The sound is uneven with Richard Christy’s big thumping drum beats and crashing riffs when suddenly a high octave guitar solo comes out of nowhere like a wind-chime amidst a massive thunderstorm. The most interesting aspect of the instrumentation is the prominence of Steve DiGiorgio’s fretless bass lines that emerge distinctly, stealing attention from the lengthy, often conventional guitar solos. In a genre where the bass tends to become buried amidst dense, down-tuned sound, DiGiorgio’s plucks are easily heard, rising above blistering audio onslaught.
The Fragile Art of Existence is not new enough to be cutting edge and, since it still feels consistent with today’s styles, it is not old enough to be retro. It’s just there, existing in a safe and timeless bubble. Tempo changes are plentiful, which aids in showcasing the band members’ musical ability, but makes all the songs run together, leaving none particularly distinct. Though crafting hooky, catchy songs for the radio is not the goal here, songs that differentiate themselves from one another are always welcome.
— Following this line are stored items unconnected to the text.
Context: an optimization exercise on an open-source flow, tuned for small area, a short achievable clock period and few clock cycles. The choices shown serve that exercise and are no tape-out recipe. In this exercise RTL edits were held to simulation tests only and were not proved equivalent to the original. Power and IR drop assume default switching activity.

===== flow/config.mk =====
export PLATFORM = sky130hd
export DESIGN_NAME = source_64bit_mod3
export DESIGN_NICKNAME = source_64bit_mod3
export VERILOG_FILES = /design/flow/design.v
export SDC_FILE = /design/flow/constraint.sdc
export NUM_CORES = 4
export LEC_CHECK = 0
export CAP_MARGIN = 20
export CORE_AREA = 4 4 62 62
export CTS_BUF_LIST = sky130_fd_sc_hd__clkbuf_2
export DIE_AREA = 0 0 66 66
export PLACE_DENSITY = 0.85
export SLEW_MARGIN = 20
export SYNTH_HIERARCHICAL = 1
export BUFFER_PORTS_ARGS = -buffer_cell sky130_fd_sc_hd__buf_1
export POST_FLOORPLAN_TCL = /design/flow/flow/downsize.tcl

===== flow/design.v =====
module g_a211oi(input a1,a2,b1,c1, output y);
assign y = ~((a1 & a2) | b1 | c1);
endmodule
module g_a21oi(input a1,a2,b1, output y);
assign y = ~((a1 & a2) | b1);
endmodule
module g_nand2(input a,b, output y);
assign y = ~(a & b);
endmodule
module g_nand3(input a,b,c, output y);
assign y = ~(a & b & c);
endmodule
module g_nor2(input a,b, output y);
assign y = ~(a | b);
endmodule
module g_o21a(input a1,a2,b1, output y);
assign y = (a1 | a2) & b1;
endmodule
module g_o22ai(input a1,a2,b1,b2, output y);
assign y = ~((a1 | a2) & (b1 | b2));
endmodule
Control Denied doesn’t have the polish of Stratovarius or Symphony X, the songwriting abilities of Savatage or the inexplicable ability of Yngwie Malmsteen’s Rising Force to turn virtuoso prog metal into montage music for an ‘80s underdog sports movie. Instead they have grit and muscle. They are the Broad Street Bullies of progressive metal. But it does not necessarily translate into the technical arena.
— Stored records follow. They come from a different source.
Background: an optimization exercise with open tools, aiming at small area, a short achievable clock period and few clock cycles per item. Do not read the settings as production practice. Function was checked by simulation only, so behaviour that the tests miss may differ from the original.

trial 75:
==> flow/design.v <==
module absdiff (
	input  wire [30:0] x,
	input  wire [30:0] y,
	output wire [30:0] d,
	output wire        xgty,
	output wire        xeqy
);
localparam N = 31;
localparam L = 5;
wire [N-1:0] p0 = ~(x ^ y);
wire [N-1:0] g0 = x & ~y;
reg [N-1:0] G;
reg [N-1:0] P;
reg [N-1:0] c;
integer l, i;
always @* begin
	G = g0;
	P = p0;
	for (l = 0; l < L; l = l + 1)
		for (i = 0; i < N; i = i + 1)
			if ((i >> l) & 1) begin
				G[i] = G[i] | (P[i] & G[((i >> l) << l) - 1]);
				P[i] = P[i] & P[((i >> l) << l) - 1];
			end
	c[0] = G[N-1];
	for (i = 1; i < N; i = i + 1)
		c[i] = G[i-1] | (P[i-1] & G[N-1]);
end
wire gall = G[N-1];
assign d    = p0 ^ c ^ {N{~gall}};
assign xgty = gall;
assign xeqy = P[N-1];
endmodule
module top(
		input wire [31:0] opa,
		input wire [31:0] opb,
		input wire start,
		input wire rst,
		input wire clk,
		output reg done,
		output reg [31:0] result
);
reg        busy;
reg        zf;      
reg        zbp;     
reg        gy;      
reg  [4:0] k;
reg [31:0] a;
reg [31:0] b;
wire        xgty;
wire        xeqy;
wire [30:0] dh;
wire [30:0] xh = a[31:1] & {31{b[0]}};
wire [30:0] yh = b[31:1] & {31{gy}};
absdiff u_absdiff(.x(xh), .y(yh), .d(dh), .xgty(xgty), .xeqy(xeqy));
wire eqt = xeqy & a[0] & b[0];
wire b1  = (b == 32'd1);    
wire fin = zf | eqt | b1;
wire kz  = (k == 5'd0);
always @* begin
	done   = busy & fin & kz;
	result = b;
end
wire accept = start & (~busy | done);
wire [2:0] tz = xh[2:0] ^ yh[2:0];
reg  [30:0] ds;
always @* begin
	if (tz[0])      ds = dh;
	else if (tz[1]) ds = {1'b0, dh[30:1]};
	else if (tz[2]) ds = {2'b0, dh[30:2]};
	else            ds = {3'b0, dh[30:3]};
end
wire opaz = (opa == 32'd0);
wire opbz = (opb == 32'd0);
reg  [4:0] kin;
wire [31:0] oab = opa | opb;
integer i;
always @* begin
	kin = 5'd0;
	for (i = 31; i >= 0; i = i - 1)
		if (oab[i]) kin = i[4:0];
	if (opaz || opbz) kin = 5'd0;
end
always @(posedge clk or negedge rst) begin
	if (~rst) begin
		busy <= 1'b0;
	end else begin
		busy <= start | (busy & ~done);
	end
end
wire zfn = accept ? opaz : (fin | zbp);
wire an0 = accept ? opa[0] : ((|tz) | dh[3]);
wire bn0 = accept ? opb[0] : (~fin & (xgty ? b[0] : a[0]));
always @(posedge clk) begin
	zf  <= zfn;
	gy  <= (an0 | ~bn0) & ~zfn;
	zbp <= accept & opbz;
	if (accept) begin
		a <= opa;
		b <= opb;
		k <= kin;
	end else begin
		a <= {1'b0, ds};
		if (fin) begin
			b <= {b[30:0], 1'b0};
			k <= k - 5'd1;
		end else if (~xgty)
			b <= a;
	end
end
endmodule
Control Denied is not as decidedly epic as Iced Earth and they do not have any songs on this album about swords or dragons. They stem organically from death metal’s rather unique base in reality, differentiating it from many other branches of the genre that focus on themes relevant to immigrants from Middle Earth. The Fragile Art is about the eternal metal feel-good theme of perseverance with the allegorical blood and evil thrown in for the conventional macabre symbolism of the genre. The band does not have the most extensive vocabulary as, even in the eight unique songs on the album, they noticeably reuse words like soul, shatter, truth, evil and trapped. The lyrics don’t rhyme and, unlike in other progressive metal albums, are noticeably lacking poetic elements, as evidenced in the “Breaking the Broken” line, “You speak in killing words, the kind that crush and kill. No mercy your pleasure to taste the blood you bled.”
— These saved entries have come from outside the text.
This is an optimization exercise on Yosys and OpenROAD, whose aim is small area, not a production implementation.
Only simulation tests tie the RTL to the original design; equivalence was not proved.
Power figures rest on the tool's default switching activity, not on a simulated workload.

==> module uart, before the edit <==
module uart (
    clk,
    reset,
    address,
    chipselect,
    writedata,
    readdata,
    write,
    read,
    uart_clk_out,
    uart_rx,
    uart_tx
);
    input   clk, reset;
    input            read, write, chipselect;
    input [2:0]      address;
    input [31:0]     writedata;
    output reg [31:0] readdata;
    input        uart_rx;
    output       uart_clk_out;
    output       uart_tx;
    reg [6:0]  STATUS;
    reg [31:0] CONTROL;
    reg [31:0] BRD;
    reg last_write;
    reg last_read;
    reg rdFIFO;
    reg W1C_STROBE;
    reg clr_rxo, clr_txo, clr_fe;
    wire [8:0] rx_head;
    wire [8:0] tx_word;
    wire [2:0] states_txfifo;
    wire [2:0] states_rxfifo;
    wire       FE;
    wire sel = chipselect;
    wire wr_data = write && sel && (address == 3'd0) && !last_write;
    wire wr_stat = write && sel && (address == 3'd1) && !W1C_STROBE;
    wire wr_ctrl = write && sel && (address == 3'd2);
    wire wr_brd  = write && sel && (address == 3'd3);
    wire rd_data = read && sel && (address == 3'd0) && !last_read;
    always @ (posedge clk or posedge reset)
    begin
        if (reset)
        begin
            last_write <= 1'b0;
            last_read  <= 1'b0;
        end
        else
        begin
            last_write <= write;
            last_read  <= read;
        end
    end
    always @ (posedge clk or posedge reset)
    begin
        if (reset)
        begin
            readdata <= 32'b0;
            rdFIFO   <= 1'b0;
        end
        else
        begin
            rdFIFO <= rd_data;
            if (read && sel && (address == 3'd1))
                readdata <= {25'b0, STATUS};
            else if (read && sel && (address == 3'd2))
                readdata <= CONTROL;
            else if (read && sel && (address == 3'd3))
                readdata <= BRD;
            else if (rdFIFO)
                readdata <= {23'b0, states_rxfifo[2] ? 9'b0 : rx_head};
        end
    end
    always @ (posedge clk or posedge reset)
    begin
        if (reset)
            STATUS <= 7'b010_0100;
        else if (W1C_STROBE)
            STATUS <= STATUS & ~{clr_fe, 2'b00, clr_txo, 2'b00, clr_rxo};
        else
            STATUS <= {FE, states_txfifo, states_rxfifo};
    end
    always @ (posedge clk or posedge reset)
    begin
        if (reset)
        begin
            CONTROL    <= 32'd0;
            BRD        <= 32'b0;
            W1C_STROBE <= 1'b0;
            clr_rxo    <= 1'b0;
            clr_txo    <= 1'b0;
            clr_fe     <= 1'b0;
        end
        else
        begin
            W1C_STROBE <= wr_stat && (writedata[0] || writedata[3] || writedata[6] || writedata[7]);
            clr_rxo    <= wr_stat && writedata[0];
            clr_txo    <= wr_stat && writedata[3];
            clr_fe     <= wr_stat && writedata[6];
            if (wr_ctrl)
                CONTROL <= writedata;
            else
                CONTROL[4] <= uart_clk_out;
            if (wr_brd)
                BRD <= writedata;
        end
    end
    wire baud;
    reg  baud_q;
    BAUD_GEN baudGen
    (
        .clk    (clk),
        .enable (CONTROL[3]),
        .reset  (reset),
        .BRD    (BRD),
        .Nout   (baud)
    );
    assign uart_clk_out = baud;
    always @ (posedge clk or posedge reset)
    begin
        if (reset)
            baud_q <= 1'b0;
        else
            baud_q <= baud;
    end
    wire tick = baud && !baud_q;
    wire tx_take;
    reg  tx_take_q;
    reg  rd_tx_fifo;
    wire rx_done;
    reg  rx_done_q;
    reg  wr_rx_fifo;
    always @ (posedge clk or posedge reset)
    begin
        if (reset)
        begin
            tx_take_q   <= 1'b0;
            rd_tx_fifo  <= 1'b0;
            rx_done_q   <= 1'b0;
            wr_rx_fifo  <= 1'b0;
        end
        else
        begin
            tx_take_q   <= tx_take;
            rd_tx_fifo  <= tx_take_q;
            rx_done_q   <= rx_done;
            wr_rx_fifo  <= rx_done_q;
        end
    end
    transmitter tx
    (
        .clk        (clk),
        .reset      (reset),
        .tx_tick    (tick),
        .tx_request (STATUS[5]),
        .tx_data    (tx_word),
        .parityMode (CONTROL[2:1]),
        .wordSize   (CONTROL[0]),
        .tx_take    (tx_take),
        .tx_out     (uart_tx)
    );
    TXFIFO txfifo
    (
        .DataIn   (writedata[8:0]),
        .DataOut  (tx_word),
        .wreq     (wr_data),
        .read     (rd_tx_fifo),
        .clk      (clk),
        .reset    (reset),
        .states   (states_txfifo),
        .ClearOV  (clr_txo)
    );
    wire [8:0] received;
    reciever rx
    (
        .clk        (clk),
        .reset      (reset),
        .rx_tick    (tick),
        .parityMode (CONTROL[2:1]),
        .wordSize   (CONTROL[0]),
        .FE         (FE),
        .clearFE    (clr_fe),
        .rxIn_pin   (uart_rx),
        .rx_done    (rx_done),
        .rx_data    (received)
    );
    FIFO rxfifo
    (
        .DataIn   (received),
        .DataOut  (),
        .Head     (rx_head),
        .write    (wr_rx_fifo),
        .read     (rdFIFO),
        .clk      (clk),
        .reset    (reset),
        .states   (states_rxfifo),
        .ClearOV  (clr_rxo)
    );
endmodule
==> flow/config.mk <==
export PLATFORM = sky130hd
export DESIGN_NAME = uart
export DESIGN_NICKNAME = uart
export VERILOG_FILES = /design/flow/design.v
export SDC_FILE = /design/flow/constraint.sdc
export NUM_CORES = 4
export LEC_CHECK = 0
export CAP_MARGIN = 20
export CORE_MARGIN = 2
export CORE_UTILIZATION = 65
export PLACE_DENSITY = 0.75
export SLEW_MARGIN = 20
==> flow/constraint.sdc <==
create_clock -name core_clock -period 10.0 [get_ports {clk}]
set_input_delay 2.0000 -clock core_clock [delete_from_list [all_inputs] [get_ports {clk}]]
set_output_delay 2.0000 -clock core_clock [all_outputs]
set_load 0.01 [all_outputs]
standard.sh (not shown) runs the stock make flow with config.mk's settings and CLKGATE_MAP_FILE= SYNTH_SCRIPT=/design/flow/synth_recipe.tcl, a recipe that flattens the netlist after the stock synthesis.
==> flow/flow/run.sh <==
#!/bin/bash
# Own layout flow: the standard ORFS flow (standard.sh, the standard flow's synthesis
# script) with these changes:
#  - Yosys's ABC step maps for area (flow/abc_area.script in place of ORFS's
#    abc_speed.script; the registers are mapped before ABC and do not change);
#  - port buffers use the smallest buffer (buf_1) instead of clkdlybuf4s50_1;
#  - clock tree: clkbuf_8 leaf buffers, 18-sink clusters, no dummy loads.
set -euo pipefail
here=$(pwd)
rm -rf "$here/scripts"
cp -r "$FLOW_HOME/scripts" "$here/scripts"
cp "$here/flow/abc_area.script" "$here/scripts/abc_speed.script"
export SCRIPTS_DIR="$here/scripts"
export BUFFER_PORTS_ARGS="-buffer_cell sky130_fd_sc_hd__buf_1"
export CTS_ARGS="-sink_clustering_enable -repair_clock_nets -dont_use_dummy_load -buf_list sky130_fd_sc_hd__clkbuf_8 -sink_clustering_size 18 -sink_clustering_max_diameter 60"
bash standard.sh > standard_flow.log 2>&1
==> flow/flow/abc_area.script <==
strash
dch -f
amap
The starting point completed with no timing, DRC or antenna violations.
Edit:
--- a/flow/design.v
+++ b/flow/design.v
@@ -135,10 +135,67 @@
                 else if (ClearOV)
                     OV <= 1'b0;
             end
         end
 endmodule
+module RXFIFO(
+        output     [8:0] Head,
+        input      [8:0] DataIn,
+        input            read, write, clk, reset, ClearOV,
+        output     [2:0] states
+        );
+        reg [143:0] Ring;             
+        reg [3:0] hp;                 
+        reg [4:0] count;              
+        reg       pend;               
+        reg [3:0] wp;                 
+        reg       OV;
+        wire Empty = (count == 5'd0);
+        wire Full  = count[4];
+        assign states = {Empty, Full, OV};
+        wire do_read  = read && !Empty;
+        wire do_write = write && !Full;
+        wire [3:0] tail = hp + count[3:0];       
+        wire put = do_write ? (tail == 4'd15) : (pend && wp == 4'd15);
+        assign Head = (pend && wp == hp) ? DataIn : Ring[9*hp +: 9];
+        always @ (posedge clk)
+        begin
+            Ring <= {Ring[134:0], put ? DataIn : Ring[143:135]};
+        end
+        always @ (posedge clk, posedge reset)
+        begin
+            if (reset) begin
+                hp    <= 4'd0;
+                count <= 5'd0;
+                pend  <= 1'b0;
+                wp    <= 4'd0;
+                OV    <= 1'b0;
+            end
+            else begin
+                hp <= hp + 1'b1 + do_read;
+                if (do_read && !do_write)
+                    count <= count - 1'b1;
+                else if (do_write && !do_read)
+                    count <= count + 1'b1;
+                if (do_write)
+                begin
+                    pend <= (tail != 4'd15);
+                    wp   <= tail + 1'b1;
+                end
+                else
+                begin
+                    if (wp == 4'd15)
+                        pend <= 1'b0;
+                    wp <= wp + 1'b1;
+                end
+                if (write && Full)
+                    OV <= 1'b1;
+                else if (ClearOV)
+                    OV <= 1'b0;
+            end
+        end
+endmodule
 module transmitter (
     input       clk,
     input       reset,
     input       tx_tick,           
     input       tx_request,        
@@ -522,14 +579,13 @@
         .clearFE    (clr_fe),
         .rxIn_pin   (uart_rx),
         .rx_done    (rx_done),
         .rx_data    (received)
     );
-    FIFO rxfifo
+    RXFIFO rxfifo
     (
         .DataIn   (received),
-        .DataOut  (),
         .Head     (rx_head),
         .write    (wr_rx_fifo),
         .read     (rdFIFO),
         .clk      (clk),
         .reset    (reset),
=> Cell count rose by a few percent. Count of clock-buffer cells in the layout does not change. Hold slack stays flat. Combinational power fell by roughly a tenth. Global-route usage rose by 0.36 points. Die area fell by a few percent. Worst setup slack gets worse by 0.14 ns.

-- static timing again, ports no longer ideal --
The results above use ideal ports. As a check the final layouts listed here were re-extracted and re-timed, cells and wires unchanged. Step 1: set_driving_cell puts a clkbuf_16 on clk and a buf_2 on each other input, an assumption about the parent block. Step 2 adds t to the input delays and takes it off the output delays; t is the mean of the earliest and latest rising clock arrival at the registers after step 1. Input paths then give back, and output paths get back, about the clock's delay inside the block. Slacks: ideal / step 1 / step 2; pairs: ideal / step 1.
run	t, ns	slack for setup (ns)	worst setup path at the end	worst slew at a driven data input, ns
the first run	0.599	4.931 / 4.931 / 4.589	input to register	0.08
the second run	0.603	4.790 / 4.820 / 4.217	input to register	0.04
After both steps setup and hold are still met in every run listed. The setup slack of the second run, which loses most, moves by +0.030 ns with the drivers and by -0.573 ns with both steps.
The album has the grace of a linebacker doing ballet. Death metal meets the classical influences of progressive metal and stumbles, landing on its feet in an interesting niche between the two worlds of technical brilliance and raw angst. It’s good with coffee in the morning for the death metal enthusiast nursing a massive Jager hangover, yet just as effective at happy hour with a beer for the symphonic metal fan who wants it a bit heavier on the scale.